Paul Munden checks into the suite of rooms in the Murray Hotel, Livingston, Montana, once occupied by Sam Peckinpah, legendary director of The Wild Bunch, Straw Dogs, and other notorious classics. For the poet, it is an act of homage and immersion, not without risk. Addressing Peckinpah directly, he reflects on the films – and the turmoil of their making – in poems both personal and finely attuned to Peckinpah’s own experience.
KONTRA, Eunice Andrada – 1 October

KONTRA by the Filipina-Australian poet enacts a poetics of clashing decadences, testing the tightrope between ‘feminine’ goodness and deviance, desire and refusal, reverence and repulsion.
Best new poetry books in September
How to Emerge, Jill Jones – 1 September, new poetry
This collection is filled with visions and ghosts, doubles and shadows. It also explores the living and damaged body, as it dances with humans, birds, animals, leaves, the weather, digital assemblage, sound and song, the elements and the planet.
DOGHOUSE, Holly Friedlander Liddicoat – 1 September, new poetry
DOGHOUSE is a map of 20-something millennial Sydney, drawn with sharp lines and a rough hand. Against the backdrop of climate disaster, lockdowns, Black Summer, and floods, these poems punch down backstreets, trying to keep alive.
Too Much Light, Laurence Levy-Atkinson – 1 September, new poetry
Born from lived experience, Too Much Night was written as a response to Laurence Levy-Atkinson’s collapse into and return from the depths of Obsessive Compulsive Disorder, something he was unaware he had been suffering his entire life and whose eventual diagnosis was nothing short of a revelation.
Lithosphere, Ben Walter – 1 September
Compelling and strange, Ben Walter’s debut poetry collection explores our eccentric connections to the natural world – the flora and fauna, water and wind that burst through the valleys and peaks of the lithosphere, the hard, rocky crust of the Earth that makes all life possible.

màthair beinn, Eartha Davis – 1 September, new poetry
This debut collection is an ode to healing and gentleness. It rustles with return: a return to body, to wildness, to the steadily beating heart of presence.
The Abandoned Room, Paul Carter – 1 September, new poetry
The Abandoned Room is a diary of historical and personal homelessness. The title refers to Der Verlassene Raum, a Kristallnacht memorial located in central Berlin, whose bronze table and two chairs point to ‘the irretrievable losses that occurred when a people, their way of life and their culture went missing’.

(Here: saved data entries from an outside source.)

File: src/rtl/enc_64b.sv
// Sequential 64-to-6 bit-scan encoder: captures a bitmap on init_i and emits the
// index of every set bit, lowest first, one per clock, with an optional output register.
module enc_64b #(
  parameter logic OUT_REG = 1'b1
) (
  input  logic        clk_i,
  input  logic        rst_n_i,
  input  logic        init_i,
  input  logic [63:0] data_i,
  output logic        busy_o,
  output logic        valid_o,
  output logic [5:0]  data_o,
  output logic        last_o,
  output logic        done_o,
  output logic [6:0]  cnt_o
);

  localparam int DATA_W = 64;
  localparam int IDX_W  = 6;
  localparam int CNT_W  = 7;

  typedef enum logic {S_IDLE, S_SCAN} state_t;

  state_t              state_r;
  logic [DATA_W-1:0]   mask_r;
  logic [CNT_W-1:0]    cnt_r;

  // Lowest-set-bit priority encode of one byte; returns 0 for an all-zero byte.
  function automatic logic [2:0] pri8(input logic [7:0] v);
    logic [2:0] r;
    r = 3'd0;
    for (int i = 7; i >= 0; i--) begin
      if (v[i]) r = 3'(i);
    end
    return r;
  endfunction

  logic [7:0]        grp_nz;
  logic [2:0]        idx_hi;
  logic [2:0]        idx_lo;
  logic [7:0]        sel_byte;
  logic [IDX_W-1:0]  idx;
  logic              mask_nz;
  logic              single;
  logic              scan;
  logic              accept;

  logic              vld_p0;
  logic [IDX_W-1:0]  data_p0;
  logic              last_p0;
  logic              done_p0;
  logic [CNT_W-1:0]  cnt_p0;

  // Stage p0: two-level encode straight from the scan state
  always_comb begin
    for (int b = 0; b < 8; b++) begin
      grp_nz[b] = |mask_r[b*8 +: 8];
    end
    idx_hi   = pri8(grp_nz);
    sel_byte = mask_r[{idx_hi, 3'b000} +: 8];
    idx_lo   = pri8(sel_byte);
    idx      = {idx_hi, idx_lo};
    mask_nz  = |mask_r;
    single   = mask_nz && ((mask_r & (mask_r - 64'd1)) == '0);
    scan     = (state_r == S_SCAN);
    vld_p0   = scan && mask_nz;
    data_p0  = vld_p0 ? idx : '0;
    last_p0  = vld_p0 && single;
    // A zero capture ends the scan on its first cycle with nothing emitted.
    done_p0  = scan && (single || !mask_nz);
    cnt_p0   = cnt_r + {{(CNT_W-1){1'b0}}, vld_p0};
  end

  assign accept = init_i && !busy_o;

  always_ff @(posedge clk_i or negedge rst_n_i) begin
    if (!rst_n_i) begin
      state_r <= S_IDLE;
      mask_r  <= '0;
      cnt_r   <= '0;
    end else begin
      case (state_r)
        S_IDLE: begin
          if (accept) begin
            state_r <= S_SCAN;
            mask_r  <= data_i;
            cnt_r   <= '0;
          end
        end
        S_SCAN: begin
          if (vld_p0) mask_r <= mask_r & ~(64'd1 << idx);
          cnt_r <= cnt_p0;
          if (done_p0) state_r <= S_IDLE;
        end
        default: state_r <= S_IDLE;
      endcase
    end
  end

  generate
    if (OUT_REG) begin : g_out_reg
      logic              vld_p1;
      logic [IDX_W-1:0]  data_p1;
      logic              last_p1;
      logic              done_p1;
      logic [CNT_W-1:0]  cnt_p1;

      // Stage p1: output register; busy stays up until the delayed done has shown
      always_ff @(posedge clk_i or negedge rst_n_i) begin
        if (!rst_n_i) begin
          vld_p1  <= 1'b0;
          data_p1 <= '0;
          last_p1 <= 1'b0;
          done_p1 <= 1'b0;
          cnt_p1  <= '0;
        end else begin
          vld_p1  <= vld_p0;
          data_p1 <= data_p0;
          last_p1 <= last_p0;
          done_p1 <= done_p0;
          cnt_p1  <= cnt_p0;
        end
      end

      assign busy_o  = scan || done_p1;
      assign valid_o = vld_p1;
      assign data_o  = data_p1;
      assign last_o  = last_p1;
      assign done_o  = done_p1;
      assign cnt_o   = cnt_p1;
    end else begin : g_out_comb
      assign busy_o  = scan;
      assign valid_o = vld_p0;
      assign data_o  = data_p0;
      assign last_o  = last_p0;
      assign done_o  = done_p0;
      assign cnt_o   = cnt_p0;
    end
  endgenerate

endmodule
<file path="src/rtl/pawn_move_ctrl.sv">
// pawn_move_ctrl: latches a pawn source, feeds the rule checker, judges the destination and tracks turn/move count.
module pawn_move_ctrl #(
    parameter int TIMEOUT = 1000
) (
    input  logic       clk,
    input  logic       reset,
    input  logic       sel_valid,
    input  logic [5:0] sel_pos,
    input  logic       piece_ok,
    output logic [5:0] chk_pos,
    output logic       chk_color,
    input  logic [2:0] chk_allow,
    output logic       move_valid,
    output logic [5:0] move_src,
    output logic [5:0] move_dst,
    output logic       move_err,
    output logic [1:0] err_code,
    output logic       turn,
    output logic [7:0] move_count,
    output logic       busy
);
    localparam int CW = $clog2(TIMEOUT);

    typedef enum logic [1:0] {IDLE, SRC, WAIT_DST, CHECK} state_t;

    state_t          state, next;
    logic [5:0]      src, dst;
    logic [2:0]      allow_q;
    logic [CW-1:0]   cnt;
    logic            expired, legal;
    logic signed [6:0] d;
    logic [2:0]      f;

    assign chk_pos   = src;
    assign chk_color = turn;
    assign expired   = cnt == CW'(TIMEOUT - 1);
    assign d         = 7'({1'b0, dst}) - 7'({1'b0, src});
    assign f         = src[2:0];

    // Pawn legality from the sampled checker result plus file-edge guards against board wrap.
    always_comb begin
        legal = turn ? ((d == -7'sd8  && allow_q[0]) ||
                        (d == -7'sd16 && allow_q[1]) ||
                        (d == -7'sd9  && allow_q[2] && f != 3'd0) ||
                        (d == -7'sd7  && allow_q[2] && f != 3'd7))
                     : ((d == 7'sd8   && allow_q[0]) ||
                        (d == 7'sd16  && allow_q[1]) ||
                        (d == 7'sd7   && allow_q[2] && f != 3'd0) ||
                        (d == 7'sd9   && allow_q[2] && f != 3'd7));
    end

    // State register.
    always_ff @(posedge clk) begin
        state <= !reset ? IDLE : next;
    end

    // Next-state selection; a strobe in WAIT_DST takes priority over the timeout.
    always_comb begin
        next = state;
        case (state)
            IDLE:     next = (sel_valid && piece_ok) ? SRC : IDLE;
            SRC:      next = WAIT_DST;
            WAIT_DST: next = sel_valid ? ((sel_pos == src) ? IDLE : CHECK) : (expired ? IDLE : WAIT_DST);
            default:  next = IDLE;
        endcase
    end

    // Datapath registers and registered output pulses.
    always_ff @(posedge clk) begin
        if (!reset) begin
            src        <= '0;
            dst        <= '0;
            allow_q    <= '0;
            cnt        <= '0;
            move_valid <= 1'b0;
            move_err   <= 1'b0;
            err_code   <= 2'b00;
            move_src   <= '0;
            move_dst   <= '0;
            turn       <= 1'b0;
            move_count <= '0;
            busy       <= 1'b0;
        end else begin
            move_valid <= 1'b0;
            move_err   <= 1'b0;
            busy       <= next != IDLE;
            case (state)
                IDLE: begin
                    if (sel_valid && piece_ok) src <= sel_pos;
                    if (sel_valid && !piece_ok) begin
                        move_err <= 1'b1;
                        err_code <= 2'b11;
                    end
                end
                SRC: begin
                    allow_q <= chk_allow;
                    cnt     <= '0;
                end
                WAIT_DST: begin
                    if (sel_valid) begin
                        if (sel_pos != src) dst <= sel_pos;
                    end else if (expired) begin
                        move_err <= 1'b1;
                        err_code <= 2'b10;
                    end else begin
                        cnt <= cnt + CW'(1);
                    end
                end
                default: begin
                    if (legal) begin
                        move_valid <= 1'b1;
                        move_src   <= src;
                        move_dst   <= dst;
                        turn       <= ~turn;
                        move_count <= move_count + 8'd1;
                    end else begin
                        move_err <= 1'b1;
                        err_code <= 2'b01;
                    end
                end
            endcase
        end
    end
endmodule

</file>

The Wallace Line: A Poem, Jennifer MacKenzie – 1 September, no poetry
The Wallace Line: A Poem honours co-existence, a world of merging borders, where the oud can resonate along with the bird of paradise, the blue pigment in a Titian painting with the sound of a Javanese gamelan in moonlight.
Grief: Five sequences, Cassandra Atherton, Jen Webb, Oz Hardwick, Paul Hetherington, Paul Munden – 1 September
In this volume of prose poetry, five poets approach grief in different ways; the emotion sometimes recognisable, sometimes disguised. Their works grieve for those who are gone while they traverse the idea of the abiding presence of loss.